This project aims to realize the proof of concept and then the demonstration of product on a new design of solar cell. The technology used for this project is based upon the use of tunable organic bi-layer photovoltaic (OPV) nanoparticles as a low-cost means to convert photons from the sun to useable electrons. The proposed work involves fabrication of aligned zinc oxide (ZnO) nanorods, decoration of the nanorods with functional OPV nanoparticles, testing of solar cell performance, and the demonstration of products. The new design will align functional bilayer nanoparticles with vertically aligned ZnO nanorods to realize efficient transport of carriers (electrons and holes) that are generated through photon-electron conversion.
Sustainable energy supply is an issue impacting day-to-day life, the environment and many other areas. If successfully completed, this project may lead to sustainable and more economic energy supply through solar power. Zinc oxide nanostructures have demonstrated high electrical conductivity, mechanical strength and long-term stability. Both the OPV nanoparticle and the ZnO nanorod offer low-cost scalability utilizing low-cost materials and inexpensive widely used processing techniques.

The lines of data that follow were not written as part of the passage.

### src/rtl/jsu_pkg.sv
// ----------------------------------------------------------------------------
// jsu_pkg
// shared types and constants of the json string unescaper
// ----------------------------------------------------------------------------
package jsu_pkg;

    localparam int LENGTH_BITS_DEFAULT = 24;
    localparam int QUEUE_DEPTH         = 4;
    localparam int FIELD_LEN_W         = 24;

    localparam logic [FIELD_LEN_W-1:0] MAX_BYTES_RESET = 24'hFF_FFFF;

    typedef enum logic [3:0] {
        ST_OK           = 4'd0,
        ST_UNTERMINATED = 4'd1,
        ST_CONTROL      = 4'd2,
        ST_TOO_LONG     = 4'd3,
        ST_END_IN_ESC   = 4'd4,
        ST_UNKNOWN_ESC  = 4'd5,
        ST_BAD_HEX      = 4'd6,
        ST_LONE_HIGH    = 4'd7,
        ST_BAD_PAIR     = 4'd8,
        ST_LONE_LOW     = 4'd9,
        ST_BAD_UTF8     = 4'd10
    } t_status;

    // one queue entry: either up to four decoded bytes or one status
    typedef struct packed {
        logic                   is_status;
        t_status                status;
        logic [FIELD_LEN_W-1:0] length;
        logic [1:0]             count_m1;
        logic [3:0][7:0]        bytes;
    } t_bundle;

endpackage

### src/rtl/jsu_if.sv
// ----------------------------------------------------------------------------
// jsu_if
// valid/ready channels of the json string unescaper
// ----------------------------------------------------------------------------
interface jsu_in_if;
    logic       valid;
    logic       ready;
    logic       mode;
    logic       start_req;
    logic [7:0] in_byte;

    modport source (output valid, output mode, output start_req, output in_byte,
                    input ready);
    modport sink   (input valid, input mode, input start_req, input in_byte,
                    output ready);
endinterface

interface jsu_out_if;
    logic        valid;
    logic        ready;
    logic        kind;
    logic [7:0]  data_byte;
    logic [3:0]  status;
    logic [23:0] length;
    logic        last;

    modport source (output valid, output kind, output data_byte, output status,
                    output length, output last, input ready);
    modport sink   (input valid, input kind, input data_byte, input status,
                    input length, input last, output ready);
endinterface

interface jsu_cfg_if;
    logic        valid;
    logic        ready;
    logic [23:0] byte_limit;

    modport source (output valid, output byte_limit, input ready);
    modport sink   (input valid, input byte_limit, output ready);
endinterface

### src/rtl/jsu_front.sv
// ----------------------------------------------------------------------------
// jsu_front
// accepts document bytes, runs the escape decoder and pushes result bundles
// ----------------------------------------------------------------------------
module jsu_front #(
    parameter int LENGTH_BITS = jsu_pkg::LENGTH_BITS_DEFAULT
) (
    input  logic             i_clk,
    input  logic             i_rst_n,
    jsu_in_if.sink           i_in,
    jsu_cfg_if.sink          i_cfg,
    output logic             o_push_valid,
    input  logic             i_push_ready,
    output jsu_pkg::t_bundle o_push_data
);
    import jsu_pkg::*;

    localparam int LIM_W = 33;

    localparam logic [7:0] CH_QUOTE = 8'h22;
    localparam logic [7:0] CH_BSL   = 8'h5C;
    localparam logic [7:0] CH_SLASH = 8'h2F;
    localparam logic [7:0] CH_U     = 8'h75;
    localparam logic [7:0] CH_B     = 8'h62;
    localparam logic [7:0] CH_F     = 8'h66;
    localparam logic [7:0] CH_N     = 8'h6E;
    localparam logic [7:0] CH_R     = 8'h72;
    localparam logic [7:0] CH_T     = 8'h74;
    localparam logic [7:0] CH_SPACE = 8'h20;

    typedef enum logic [2:0] {
        PH_IDLE,
        PH_BODY,
        PH_ESC,
        PH_HEX,
        PH_AFTER_HIGH,
        PH_AFTER_HIGH_ESC,
        PH_LOWHEX
    } t_phase;

    typedef struct packed {
        logic [1:0]  pend;
        logic [20:0] part;
        logic [1:0]  seq;
        logic        bad;
    } t_utf8;

    typedef struct packed {
        logic [3:0][7:0] bytes;
        logic [1:0]      n_m1;
    } t_enc;

    localparam t_utf8 U_CLEAR = '{pend: 2'd0, part: 21'd0, seq: 2'd0, bad: 1'b0};

    // bit 4 set means not a hex digit
    function automatic logic [4:0] hex_val(logic [7:0] c);
        logic [4:0] v;
        v = 5'h10;
        if (c >= 8'h30 && c <= 8'h39) begin
            v = {1'b0, 4'(c - 8'h30)};
        end else if (c >= 8'h61 && c <= 8'h66) begin
            v = {1'b0, 4'(c - 8'h57)};
        end else if (c >= 8'h41 && c <= 8'h46) begin
            v = {1'b0, 4'(c - 8'h37)};
        end
        return v;
    endfunction

    function automatic t_enc encode(logic [20:0] cp);
        t_enc e;
        e = '0;
        if (cp < 21'h80) begin
            e.bytes[0] = cp[7:0];
            e.n_m1     = 2'd0;
        end else if (cp < 21'h800) begin
            e.bytes[0] = {3'b110, cp[10:6]};
            e.bytes[1] = {2'b10, cp[5:0]};
            e.n_m1     = 2'd1;
        end else if (cp < 21'h10000) begin
            e.bytes[0] = {4'b1110, cp[15:12]};
            e.bytes[1] = {2'b10, cp[11:6]};
            e.bytes[2] = {2'b10, cp[5:0]};
            e.n_m1     = 2'd2;
        end else begin
            e.bytes[0] = {5'b11110, cp[20:18]};
            e.bytes[1] = {2'b10, cp[17:12]};
            e.bytes[2] = {2'b10, cp[11:6]};
            e.bytes[3] = {2'b10, cp[5:0]};
            e.n_m1     = 2'd3;
        end
        return e;
    endfunction

    function automatic t_utf8 utf8_feed(t_utf8 s, logic [7:0] b);
        t_utf8       r;
        logic [20:0] lo;
        r  = s;
        lo = '0;
        if (!s.bad) begin
            if (s.pend == 2'd0) begin
                if (b[7]) begin
                    if (b[7:5] == 3'b110) begin
                        r.seq  = 2'd1;
                        r.part = {16'd0, b[4:0]};
                        r.pend = 2'd1;
                    end else if (b[7:4] == 4'b1110) begin
                        r.seq  = 2'd2;
                        r.part = {17'd0, b[3:0]};
                        r.pend = 2'd2;
                    end else if (b[7:3] == 5'b11110) begin
                        r.seq  = 2'd3;
                        r.part = {18'd0, b[2:0]};
                        r.pend = 2'd3;
                    end else begin
                        r.bad = 1'b1;
                    end
                end
            end else if (b[7:6] != 2'b10) begin
                r.bad = 1'b1;
            end else begin
                r.part = {s.part[14:0], b[5:0]};
                r.pend = s.pend - 2'd1;
                if (r.pend == 2'd0) begin
                    lo = (s.seq == 2'd1) ? 21'h80 : ((s.seq == 2'd2) ? 21'h800 : 21'h10000);
                    if (r.part < lo || r.part > 21'h10FFFF ||
                        (r.part >= 21'hD800 && r.part <= 21'hDFFF)) begin
                        r.bad = 1'b1;
                    end
                end
            end
        end
        return r;
    endfunction

    t_phase                 r_phase, n_phase, b_phase;
    logic [15:0]            r_hex, n_hex, b_hex;
    logic [1:0]             r_hex_cnt, n_hex_cnt, b_hex_cnt;
    logic [9:0]             r_high, n_high, b_high;
    logic [LENGTH_BITS-1:0] r_len, n_len, b_len;
    t_utf8                  r_u, n_u, b_u;
    logic [FIELD_LEN_W-1:0] r_max_bytes;

    logic        accept;
    logic        want_cp, want_raw, fail, close_ok;
    t_status     fail_code;
    logic [20:0] cp;
    logic [7:0]  raw;
    logic [4:0]  digit;
    logic [15:0] acc;
    t_enc        enc;
    logic [LIM_W-1:0] cap, max_ext, lim, next_len, len_ext;

    assign accept      = i_in.valid && i_in.ready;
    assign i_in.ready  = i_push_ready;
    assign i_cfg.ready = 1'b1;

    assign cap     = (LIM_W'(1) << LENGTH_BITS) - LIM_W'(1);
    assign max_ext = LIM_W'(r_max_bytes);
    assign lim     = (max_ext > cap) ? cap : max_ext;

    always_comb begin
        b_phase   = r_phase;
        b_hex     = r_hex;
        b_hex_cnt = r_hex_cnt;
        b_high    = r_high;
        b_len     = r_len;
        b_u       = r_u;
        if (i_in.start_req) begin
            b_phase   = PH_BODY;
            b_hex     = '0;
            b_hex_cnt = '0;
            b_high    = '0;
            b_len     = '0;
            b_u       = U_CLEAR;
        end
        n_phase   = b_phase;
        n_hex     = b_hex;
        n_hex_cnt = b_hex_cnt;
        n_high    = b_high;
        n_len     = b_len;
        n_u       = b_u;
        want_cp   = 1'b0;
        want_raw  = 1'b0;
        fail      = 1'b0;
        close_ok  = 1'b0;
        fail_code = ST_OK;
        cp        = '0;
        raw       = i_in.in_byte;
        digit     = hex_val(i_in.in_byte);
        acc       = {b_hex[11:0], digit[3:0]};

        if (i_in.mode) begin
            case (b_phase)
                PH_BODY: begin
                    fail = 1'b1; fail_code = ST_UNTERMINATED;
                end
                PH_ESC: begin
                    fail = 1'b1; fail_code = ST_END_IN_ESC;
                end
                PH_HEX, PH_LOWHEX: begin
                    fail = 1'b1; fail_code = ST_BAD_HEX;
                end
                PH_AFTER_HIGH, PH_AFTER_HIGH_ESC: begin
                    fail = 1'b1; fail_code = ST_LONE_HIGH;
                end
                default: begin
                end
            endcase
        end else begin
            case (b_phase)
                PH_BODY: begin
                    if (i_in.in_byte == CH_QUOTE) begin
                        if (b_u.bad || b_u.pend != 2'd0) begin
                            fail = 1'b1; fail_code = ST_BAD_UTF8;
                        end else begin
                            close_ok = 1'b1;
                        end
                    end else if (i_in.in_byte < CH_SPACE) begin
                        fail = 1'b1; fail_code = ST_CONTROL;
                    end else if (i_in.in_byte == CH_BSL) begin
                        n_phase = PH_ESC;
                    end else begin
                        want_raw = 1'b1;
                    end
                end
                PH_ESC: begin
                    n_phase  = PH_BODY;
                    want_raw = 1'b1;
                    case (i_in.in_byte)
                        CH_B: raw = 8'h08;
                        CH_F: raw = 8'h0C;
                        CH_N: raw = 8'h0A;
                        CH_R: raw = 8'h0D;
                        CH_T: raw = 8'h09;
                        CH_QUOTE, CH_BSL, CH_SLASH: raw = i_in.in_byte;
                        CH_U: begin
                            want_raw  = 1'b0;
                            n_phase   = PH_HEX;
                            n_hex     = '0;
                            n_hex_cnt = '0;
                        end
                        default: begin
                            want_raw = 1'b0;
                            fail = 1'b1; fail_code = ST_UNKNOWN_ESC;
                        end
                    endcase
                end
                PH_HEX, PH_LOWHEX: begin
                    if (digit[4]) begin
                        fail = 1'b1; fail_code = ST_BAD_HEX;
                    end else begin
                        n_hex = acc;
                        if (b_hex_cnt != 2'd3) begin
                            n_hex_cnt = b_hex_cnt + 2'd1;
                        end else begin
                            n_hex_cnt = '0;
                            if (b_phase == PH_LOWHEX) begin
                                if (acc < 16'hDC00 || acc > 16'hDFFF) begin
                                    fail = 1'b1; fail_code = ST_BAD_PAIR;
                                end else begin
                                    n_phase = PH_BODY;
                                    want_cp = 1'b1;
                                    cp      = 21'h10000 + {1'b0, b_high, acc[9:0]};
                                end
                            end else if (acc >= 16'hD800 && acc <= 16'hDBFF) begin
                                n_high  = acc[9:0];
                                n_phase = PH_AFTER_HIGH;
                            end else if (acc >= 16'hDC00 && acc <= 16'hDFFF) begin
                                fail = 1'b1; fail_code = ST_LONE_LOW;
                            end else begin
                                n_phase = PH_BODY;
                                want_cp = 1'b1;
                                cp      = {5'd0, acc};
                            end
                        end
                    end
                end
                PH_AFTER_HIGH: begin
                    if (i_in.in_byte == CH_BSL) begin
                        n_phase = PH_AFTER_HIGH_ESC;
                    end else begin
                        fail = 1'b1; fail_code = ST_LONE_HIGH;
                    end
                end
                PH_AFTER_HIGH_ESC: begin
                    if (i_in.in_byte == CH_U) begin
                        n_phase   = PH_LOWHEX;
                        n_hex     = '0;
                        n_hex_cnt = '0;
                    end else begin
                        fail = 1'b1; fail_code = ST_LONE_HIGH;
                    end
                end
                default: begin
                end
            endcase
        end

        // raw and short-escape bytes pass as one byte, code points get encoded
        if (want_raw) begin
            enc          = '0;
            enc.bytes[0] = raw;
        end else begin
            enc = encode(cp);
        end
        next_len = LIM_W'(b_len) + LIM_W'(enc.n_m1) + LIM_W'(1);

        if (want_raw || want_cp) begin
            if (next_len > lim) begin
                fail = 1'b1; fail_code = ST_TOO_LONG;
            end else begin
                n_len = next_len[LENGTH_BITS-1:0];
                for (int i = 0; i < 4; i++) begin
                    if (2'(i) <= enc.n_m1) begin
                        n_u = utf8_feed(n_u, enc.bytes[i]);
                    end
                end
            end
        end

        if (fail || close_ok || b_phase == PH_IDLE) begin
            n_phase   = PH_IDLE;
            n_hex     = '0;
            n_hex_cnt = '0;
            n_high    = '0;
            n_len     = '0;
            n_u       = U_CLEAR;
        end

        len_ext                = LIM_W'(b_len);
        o_push_data.is_status  = fail || close_ok;
        o_push_data.status     = fail ? fail_code : ST_OK;
        o_push_data.length     = close_ok ? len_ext[FIELD_LEN_W-1:0] : '0;
        o_push_data.count_m1   = enc.n_m1;
        o_push_data.bytes      = enc.bytes;
        o_push_valid           = i_in.valid && (fail || close_ok || want_raw || want_cp);
    end

    always_ff @(posedge i_clk) begin
        if (!i_rst_n) begin
            r_phase     <= PH_IDLE;
            r_hex       <= '0;
            r_hex_cnt   <= '0;
            r_high      <= '0;
            r_len       <= '0;
            r_u         <= U_CLEAR;
            r_max_bytes <= MAX_BYTES_RESET;
        end else begin
            if (i_cfg.valid) begin
                r_max_bytes <= i_cfg.byte_limit;
            end
            if (accept) begin
                r_phase   <= n_phase;
                r_hex     <= n_hex;
                r_hex_cnt <= n_hex_cnt;
                r_high    <= n_high;
                r_len     <= n_len;
                r_u       <= n_u;
            end
        end
    end

endmodule

### src/rtl/jsu_queue.sv
// ----------------------------------------------------------------------------
// jsu_queue
// short first-in first-out queue of result bundles between front and back
// ----------------------------------------------------------------------------
module jsu_queue (
    input  logic             i_clk,
    input  logic             i_rst_n,
    input  logic             i_push_valid,
    output logic             o_push_ready,
    input  jsu_pkg::t_bundle i_push_data,
    output logic             o_pop_valid,
    input  logic             i_pop_ready,
    output jsu_pkg::t_bundle o_pop_data
);
    import jsu_pkg::*;

    localparam int PTR_W = $clog2(QUEUE_DEPTH);
    localparam int CNT_W = $clog2(QUEUE_DEPTH + 1);

    t_bundle          r_mem [QUEUE_DEPTH];
    logic [PTR_W-1:0] r_wr_ptr, r_rd_ptr;
    logic [CNT_W-1:0] r_count;
    logic             push, pop;

    assign o_push_ready = (r_count != CNT_W'(QUEUE_DEPTH));
    assign o_pop_valid  = (r_count != '0);
    assign o_pop_data   = r_mem[r_rd_ptr];
    assign push         = i_push_valid && o_push_ready;
    assign pop          = o_pop_valid && i_pop_ready;

    always_ff @(posedge i_clk) begin
        if (push) begin
            r_mem[r_wr_ptr] <= i_push_data;
        end
    end

    // pointers wrap naturally, depth is a power of two
    always_ff @(posedge i_clk) begin
        if (!i_rst_n) begin
            r_wr_ptr <= '0;
            r_rd_ptr <= '0;
            r_count  <= '0;
        end else begin
            if (push) begin
                r_wr_ptr <= r_wr_ptr + PTR_W'(1);
            end
            if (pop) begin
                r_rd_ptr <= r_rd_ptr + PTR_W'(1);
            end
            if (push && !pop) begin
                r_count <= r_count + CNT_W'(1);
            end else if (pop && !push) begin
                r_count <= r_count - CNT_W'(1);
            end
        end
    end

endmodule

### src/rtl/jsu_back.sv
// ----------------------------------------------------------------------------
// jsu_back
// splits queued bundles into single results behind an output register
// ----------------------------------------------------------------------------
module jsu_back (
    input  logic             i_clk,
    input  logic             i_rst_n,
    input  logic             i_q_valid,
    output logic             o_q_ready,
    input  jsu_pkg::t_bundle i_q_data,
    jsu_out_if.source        o_out
);
    import jsu_pkg::*;

    logic [1:0]  r_idx;
    logic        r_valid;
    logic        r_kind;
    logic [7:0]  r_data;
    logic [3:0]  r_status;
    logic [23:0] r_length;
    logic        r_last;
    logic        load, is_last;

    assign load      = i_q_valid && (!r_valid || o_out.ready);
    assign is_last   = i_q_data.is_status || (r_idx == i_q_data.count_m1);
    assign o_q_ready = load && is_last;

    assign o_out.valid     = r_valid;
    assign o_out.kind      = r_kind;
    assign o_out.data_byte = r_data;
    assign o_out.status    = r_status;
    assign o_out.length    = r_length;
    assign o_out.last      = r_last;

    always_ff @(posedge i_clk) begin
        if (!i_rst_n) begin
            r_valid <= 1'b0;
            r_idx   <= '0;
        end else if (load) begin
            r_valid <= 1'b1;
            r_idx   <= is_last ? 2'd0 : r_idx + 2'd1;
        end else if (o_out.ready) begin
            r_valid <= 1'b0;
        end
    end

    always_ff @(posedge i_clk) begin
        if (load) begin
            r_kind   <= i_q_data.is_status;
            r_data   <= i_q_data.is_status ? 8'd0 : i_q_data.bytes[r_idx];
            r_status <= i_q_data.is_status ? i_q_data.status : ST_OK;
            r_length <= i_q_data.is_status ? i_q_data.length : 24'd0;
            r_last   <= is_last;
        end
    end

endmodule

### src/rtl/json_string_unescaper.sv
// ----------------------------------------------------------------------------
// json_string_unescaper
// json string body decoder with utf-8 re-encoding of unicode escapes
// ----------------------------------------------------------------------------
// One document byte is accepted per cycle. Each accepted byte is decoded in
// the cycle it is taken and its results (up to four decoded bytes, or one
// status) go as a bundle into a four-entry queue; the output stage sends one
// result per cycle while the output is ready, and the queue absorbs bursts of
// multi-byte escapes. Input ready drops only while the queue is full. The
// first result of a byte passes through the queue and then the output
// register before it reaches the output. The limit register is written
// through the config channel, which is always ready; write it only while
// the block is idle.
module json_string_unescaper #(
    parameter int LENGTH_BITS = jsu_pkg::LENGTH_BITS_DEFAULT
) (
    input  logic      i_clk,
    input  logic      i_rst_n,
    jsu_in_if.sink    i_in,
    jsu_cfg_if.sink   i_cfg,
    jsu_out_if.source o_out
);
    import jsu_pkg::*;

    logic    push_valid, push_ready, pop_valid, pop_ready;
    t_bundle push_data, pop_data;

    jsu_front #(
        .LENGTH_BITS (LENGTH_BITS)
    ) u_front (
        .i_clk        (i_clk),
        .i_rst_n      (i_rst_n),
        .i_in         (i_in),
        .i_cfg        (i_cfg),
        .o_push_valid (push_valid),
        .i_push_ready (push_ready),
        .o_push_data  (push_data)
    );

    jsu_queue u_queue (
        .i_clk        (i_clk),
        .i_rst_n      (i_rst_n),
        .i_push_valid (push_valid),
        .o_push_ready (push_ready),
        .i_push_data  (push_data),
        .o_pop_valid  (pop_valid),
        .i_pop_ready  (pop_ready),
        .o_pop_data   (pop_data)
    );

    jsu_back u_back (
        .i_clk     (i_clk),
        .i_rst_n   (i_rst_n),
        .i_q_valid (pop_valid),
        .o_q_ready (pop_ready),
        .i_q_data  (pop_data),
        .o_out     (o_out)
    );

endmodule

Through this project, the team of investigators has explored the transition from nanofabrication research to commercialization of solar cells. The exploration has demonstrated that the concept is technically sound and feasible, as originally expected. More importantly, the exploration has revealed that the market does NOT accept a technology even if it is technically advanced and it is cheaper. The short lifetime of our technology has been proven to be the show stopper of commercialization. This show stopper has triggered further innovation. A major reason of the short lifetime is the leakage of sealing in solar cells. The sealing is usually polymer glue, and it degrades under sunshine. The degradation is followed by leakage of oxygen and moisture that cause the core of solar cell to have short lifetime. In a DoE funded project, we have realized the smallest well-separated metallic nanorods for the first time, as reported in Physical Review Letters 110 (2013) 136102. Based on this discovery, we have realized the metallic sealing at room temperature, in ambient environment (no vacuum needed), and under low pressure of a few MPa. Such metallic sealing has excellent leakage resistance and does not degrade under the sunshine. Our metallic sealing technology (provisional patent # 61/837,814) offers the means of removing the show stopper of commercialization, and paves the way for an SBIR.